Niger is a landlocked Sub-Sahara African nation. The economy of Niger centres on subsistence agriculture, animal husbandry, re-export trade, and export of uranium. The 50% devaluation of the West African CFA franc in January 1994 boosted exports of livestock, cowpeas, onions, and the products of Niger's small cotton industry. The government relies on bilateral and multilateral aid - which was suspended following the April 1999 coup d'état - for operating expenses and public investment. Short-term prospects depend on continued World Bank and IMF debt relief and extended aid.
Niger's economy is based largely on subsistence crops, livestock, and some of the world's largest uranium deposits. Drought cycles, desertification, a 3.4% population growth rate and the drop in world demand for uranium have undercut an already marginal economy. Traditional subsistence farming, herding, small trading, and informal markets dominate an economy that generates few formal sector jobs.
Current GDP per capita of Niger grew 10% in the Sixties reaching a peak growth of 187% in the Seventies. But this proved unsustainable and it consequently shrank by 27% in the Eighties and a further 48% in the Nineties.
Niger's agricultural and livestock sectors are the mainstay of all but 18% of the population. Fourteen percent of Niger's GDP is generated by livestock production (camels, goats, sheep and cattle), said to support 29% of the population. The 15% of Niger's land that is arable is found mainly along its southern border with Nigeria. Rainfall varies and when insufficient, Niger has difficulty feeding its population and must rely on grain purchases and food aid to meet food requirements. Although the rains in 2000 were not good, those in 2001 were plentiful and well distributed. Pearl millet, sorghum, and cassava are Niger's principal rain-fed subsistence crops. Irrigated rice for internal consumption, while expensive, has, since the devaluation of the CFA franc, sold for below the price of imported rice, encouraging additional production. Cowpeas and onions are grown for commercial export, as are small quantities of garlic, peppers, potatoes, and wheat.
Of Niger's exports, foreign exchange earnings from livestock, although impossible to quantify, are second only to those from uranium. Actual exports far exceed official statistics, which often fail to detect large herds of animals informally crossing into Nigeria. Some hides and skins are exported and some are transformed into handicrafts.

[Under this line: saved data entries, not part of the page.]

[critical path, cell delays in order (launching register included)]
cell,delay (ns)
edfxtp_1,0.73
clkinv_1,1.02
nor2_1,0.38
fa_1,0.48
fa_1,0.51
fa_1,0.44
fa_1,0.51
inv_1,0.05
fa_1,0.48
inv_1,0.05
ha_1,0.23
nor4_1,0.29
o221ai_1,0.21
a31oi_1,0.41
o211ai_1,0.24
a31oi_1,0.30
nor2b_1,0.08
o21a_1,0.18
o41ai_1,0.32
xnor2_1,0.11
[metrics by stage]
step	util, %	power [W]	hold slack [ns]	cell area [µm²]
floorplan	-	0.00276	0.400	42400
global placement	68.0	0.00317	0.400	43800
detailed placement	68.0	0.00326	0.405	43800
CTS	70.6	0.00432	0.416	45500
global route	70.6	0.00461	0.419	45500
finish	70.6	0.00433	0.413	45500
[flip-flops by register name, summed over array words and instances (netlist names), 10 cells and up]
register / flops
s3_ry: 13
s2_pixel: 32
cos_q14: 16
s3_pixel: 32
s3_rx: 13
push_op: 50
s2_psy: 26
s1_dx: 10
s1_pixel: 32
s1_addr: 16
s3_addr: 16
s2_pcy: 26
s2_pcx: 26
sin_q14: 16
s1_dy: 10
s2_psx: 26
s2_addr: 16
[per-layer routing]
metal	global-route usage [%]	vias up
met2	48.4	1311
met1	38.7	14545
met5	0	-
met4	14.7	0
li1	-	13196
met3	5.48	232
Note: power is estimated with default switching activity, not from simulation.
`config.mk`:
```
export PLATFORM = sky130hd
export DESIGN_NAME = timer_expiry_heap_unit_flat
export DESIGN_NICKNAME = d
export VERILOG_FILES = /design/src/rtl/teh_pkg.sv /design/src/rtl/teh_req_if.sv /design/src/rtl/teh_rsp_if.sv /design/src/rtl/teh_ram.sv /design/src/rtl/teh_ctrl.sv /design/src/rtl/teh_dpath.sv /design/src/rtl/timer_expiry_heap_unit.sv /design/src/flat_wrapper.sv
export SDC_FILE = /design/constraint.sdc
export NUM_CORES = 2
export LEC_CHECK = 0
export BUFFER_PORTS_ARGS = -buffer_cell sky130_fd_sc_hd__clkbuf_2
export CORE_AREA = 2 2 579 581
export CTS_CLUSTER_SIZE = 28
export DETAILED_ROUTE_END_ITERATION = 10
export DIE_AREA = 0 0 581 583
export PLACE_DENSITY_LB_ADDON = 0.2
export REMOVE_ABC_BUFFERS = 1
export SLEW_MARGIN = 20
export SYNTH_ARGS = -nofsm -noshare
export SYNTH_HDL_FRONTEND = slang
export SYNTH_SLANG_ARGS = --single-unit
```
`constraint.sdc`:
```
create_clock -name clock -period 9.87 [get_ports clock]
set_input_delay 2.961 -clock clock [delete_from_list [all_inputs] [get_ports clock]]
set_output_delay 2.961 -clock clock [all_outputs]
set_load 0.02 [all_outputs]
```
<file path="config.mk">
export PLATFORM = sky130hd
export DESIGN_NAME = pattern_word_matcher_flat
export DESIGN_NICKNAME = d
export VERILOG_FILES = /design/src/sv/pwm_pkg.sv /design/src/sv/pwm_in_if.sv /design/src/sv/pwm_out_if.sv /design/src/sv/pattern_word_matcher.sv /design/src/sv/pwm_front.sv /design/src/sv/pwm_queue.sv /design/src/sv/pwm_back.sv /design/src/flat_wrapper.sv
export SDC_FILE = /design/constraint.sdc
export NUM_CORES = 2
export LEC_CHECK = 0
export ABC_AREA = 0
export BUFFER_PORTS_ARGS = -buffer_cell sky130_fd_sc_hd__buf_2
export CAP_MARGIN = 20
export CORE_UTILIZATION = 37
export DETAILED_ROUTE_END_ITERATION = 6
export MAX_ROUTING_LAYER = met4
export PLACE_DENSITY = 0.51
export SYNTH_ARGS = -nofsm -noshare
export SYNTH_HDL_FRONTEND = slang
export SYNTH_SLANG_ARGS = --single-unit
</file>
<file path="constraint.sdc">
create_clock -name i_clk -period 6 [get_ports i_clk]
set_input_delay 1.5 -clock i_clk [delete_from_list [all_inputs] [get_ports i_clk]]
set_output_delay 1.5 -clock i_clk [all_outputs]
set_load 0.02 [all_outputs]
</file>
File: src/design/websocket_frame_deframer.sv
// WebSocket frame deframer: header parse, length and key capture, payload unmasking.
//
//  channel   | dir | tdata (low bit up)                               | tuser       | tlast
//  s_axis    | in  | in_byte[7:0]                                     | -           | -
//  m_axis    | out | payload_byte[7:0], frame_opcode[11:8], fin[12]  | empty_frame | is_last
//
//  One byte per clock sustained while m_axis does not stall; a result is registered after its byte is accepted
//  (input register, then parse logic into the result register).
//  Every byte is taken at one a clock when not stalled: the parse logic is a single pass on the 64-bit length.
//  arst_n clears the parse state and the valid bits of both register stages.
//  A stall on m_axis holds the result register and the input register; s_axis_tready
//  drops only while both are full and the result is not being taken.
module websocket_frame_deframer
	import wsdf_pkg::*;
(
	input  logic                clk,
	input  logic                arst_n,
	input  logic                s_axis_tvalid,
	output logic                s_axis_tready,
	input  logic [ByteW-1:0]    s_axis_tdata,   // [7:0] in_byte
	output logic                m_axis_tvalid,
	input  logic                m_axis_tready,
	output logic [OutDataW-1:0] m_axis_tdata,   // [7:0] payload_byte, [11:8] frame_opcode,
	                                            // [12] final_fragment, [15:13] zero
	output logic                m_axis_tlast,   // is_last
	output logic                m_axis_tuser    // [0] empty_frame
);

	// Pipeline and parse state
	logic                 valid_s1;
	logic [ByteW-1:0]     byte_s1;
	logic                 out_valid_q;
	result_t              out_q;

	phase_t               phase_q, phase_d;
	logic                 fin_q, fin_d;
	logic [OpcodeW-1:0]   opcode_q, opcode_d;
	logic                 mask_q, mask_d;
	logic [LenW-1:0]      rem_q, rem_d;
	logic [HdrCntW-1:0]   hbl_q, hbl_d;
	logic [KeyW-1:0]      key_q, key_d;
	logic [KeyPosW-1:0]   kpos_q, kpos_d;

	logic                 advance;
	logic                 update;
	logic                 res_valid;
	result_t              res;
	logic                 len_done;
	logic [ByteW-1:0]     key_byte;

	// Handshake: result register frees when empty or taken
	assign advance       = !out_valid_q || m_axis_tready;
	assign s_axis_tready = !valid_s1 || advance;
	assign update        = valid_s1 && advance;

	// Key byte for the current payload position, first key byte in the top
	always_comb begin
		case (kpos_q)
			2'd0:    key_byte = key_q[31:24];
			2'd1:    key_byte = key_q[23:16];
			2'd2:    key_byte = key_q[15:8];
			default: key_byte = key_q[7:0];
		endcase
	end

	// Parse one byte
	always_comb begin
		phase_d   = phase_q;
		fin_d     = fin_q;
		opcode_d  = opcode_q;
		mask_d    = mask_q;
		rem_d     = rem_q;
		hbl_d     = hbl_q;
		key_d     = key_q;
		kpos_d    = kpos_q;
		len_done  = 1'b0;
		res_valid = 1'b0;
		res       = '0;

		case (phase_q)
			PH_SECOND: begin
				mask_d = byte_s1[7];
				rem_d  = '0;
				if (byte_s1[6:0] == Len7Ext16) begin
					hbl_d   = Ext16Bytes;
					phase_d = PH_EXTLEN;
				end else if (byte_s1[6:0] == Len7Ext64) begin
					hbl_d   = Ext64Bytes;
					phase_d = PH_EXTLEN;
				end else begin
					rem_d    = {{(LenW-7){1'b0}}, byte_s1[6:0]};
					len_done = 1'b1;
				end
			end
			PH_EXTLEN: begin
				rem_d = {rem_q[LenW-ByteW-1:0], byte_s1};
				hbl_d = hbl_q - 4'd1;
				if (hbl_q == 4'd1) begin
					len_done = 1'b1;
				end
			end
			PH_KEY: begin
				key_d = {key_q[KeyW-ByteW-1:0], byte_s1};
				hbl_d = hbl_q - 4'd1;
				if (hbl_q == 4'd1) begin
					if (rem_q == '0) begin
						phase_d   = PH_FIRST;
						res_valid = 1'b1;
						res.is_last     = 1'b1;
						res.empty_frame = 1'b1;
					end else begin
						phase_d = PH_PAYLOAD;
					end
				end
			end
			PH_PAYLOAD: begin
				kpos_d    = kpos_q + 2'd1;
				rem_d     = rem_q - 64'd1;
				res_valid = 1'b1;
				res.payload_byte = mask_q ? (byte_s1 ^ key_byte) : byte_s1;
				if (rem_q == 64'd1) begin
					phase_d     = PH_FIRST;
					res.is_last = 1'b1;
				end
			end
			default: begin
				fin_d    = byte_s1[7];
				opcode_d = byte_s1[OpcodeW-1:0];
				phase_d  = PH_SECOND;
			end
		endcase

		// Length known: key next, payload next, or an empty frame ends here
		if (len_done) begin
			kpos_d = '0;
			if (mask_d) begin
				hbl_d   = KeyBytes;
				phase_d = PH_KEY;
			end else if (rem_d == '0) begin
				phase_d   = PH_FIRST;
				res_valid = 1'b1;
				res.is_last     = 1'b1;
				res.empty_frame = 1'b1;
			end else begin
				phase_d = PH_PAYLOAD;
			end
		end

		res.frame_opcode   = opcode_q;
		res.final_fragment = fin_q;
	end

	// Input register
	always_ff @(posedge clk or negedge arst_n) begin
		if (!arst_n) begin
			valid_s1 <= 1'b0;
		end else if (s_axis_tready) begin
			valid_s1 <= s_axis_tvalid;
		end
	end

	always_ff @(posedge clk) begin
		if (s_axis_tready && s_axis_tvalid) begin
			byte_s1 <= s_axis_tdata;
		end
	end

	// Parse state
	always_ff @(posedge clk or negedge arst_n) begin
		if (!arst_n) begin
			phase_q  <= PH_FIRST;
			fin_q    <= 1'b0;
			opcode_q <= '0;
			mask_q   <= 1'b0;
			rem_q    <= '0;
			hbl_q    <= '0;
			key_q    <= '0;
			kpos_q   <= '0;
		end else if (update) begin
			phase_q  <= phase_d;
			fin_q    <= fin_d;
			opcode_q <= opcode_d;
			mask_q   <= mask_d;
			rem_q    <= rem_d;
			hbl_q    <= hbl_d;
			key_q    <= key_d;
			kpos_q   <= kpos_d;
		end
	end

	// Result register
	always_ff @(posedge clk or negedge arst_n) begin
		if (!arst_n) begin
			out_valid_q <= 1'b0;
		end else if (advance) begin
			out_valid_q <= update && res_valid;
		end
	end

	always_ff @(posedge clk) begin
		if (advance) begin
			out_q <= res;
		end
	end

	assign m_axis_tvalid = out_valid_q;
	assign m_axis_tdata  = {{(OutDataW-ByteW-OpcodeW-1){1'b0}}, out_q.final_fragment,
	                        out_q.frame_opcode, out_q.payload_byte};
	assign m_axis_tlast  = out_q.is_last;
	assign m_axis_tuser  = out_q.empty_frame;

	// Checks
	a_empty_is_last: assert property (@(posedge clk) disable iff (!arst_n)
		m_axis_tvalid && m_axis_tuser |-> m_axis_tlast && (m_axis_tdata[7:0] == 8'd0))
		else $error("empty frame result without last mark or with nonzero data");

	a_payload_len: assert property (@(posedge clk) disable iff (!arst_n)
		phase_q == PH_PAYLOAD |-> rem_q != '0)
		else $error("payload phase with zero bytes remaining");

	a_hdr_count: assert property (@(posedge clk) disable iff (!arst_n)
		(phase_q == PH_EXTLEN || phase_q == PH_KEY) |-> hbl_q != '0)
		else $error("header byte count exhausted inside header phase");

	a_no_result_first: assert property (@(posedge clk) disable iff (!arst_n)
		update && res_valid |-> phase_q != PH_FIRST)
		else $error("result raised on a first header byte");

endmodule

The persistent uranium price slump has brought lower revenues for Niger's uranium sector, although uranium still provides 72% of national export proceeds. The nation enjoyed substantial export earnings and rapid economic growth during the 1960s and 1970s after the opening of two large uranium mines near the northern town of Arlit. When the uranium-led boom ended in the early 1980s, however, the economy stagnated and new investment since then has been limited. Niger's two uranium mines (SOMAIR's open pit mine and COMINAK's underground mine) are owned by a French-led consortium and operated by French interests.
Exploitable deposits of gold are known to exist in Niger in the region between the Niger River and the border with Burkina Faso. Substantial deposits of phosphates, coal, iron, limestone, and gypsum also have been found. Numerous foreign companies, including American firms, have taken out exploration licenses for concessions in the gold seam in western Niger, which also contains deposits of other minerals.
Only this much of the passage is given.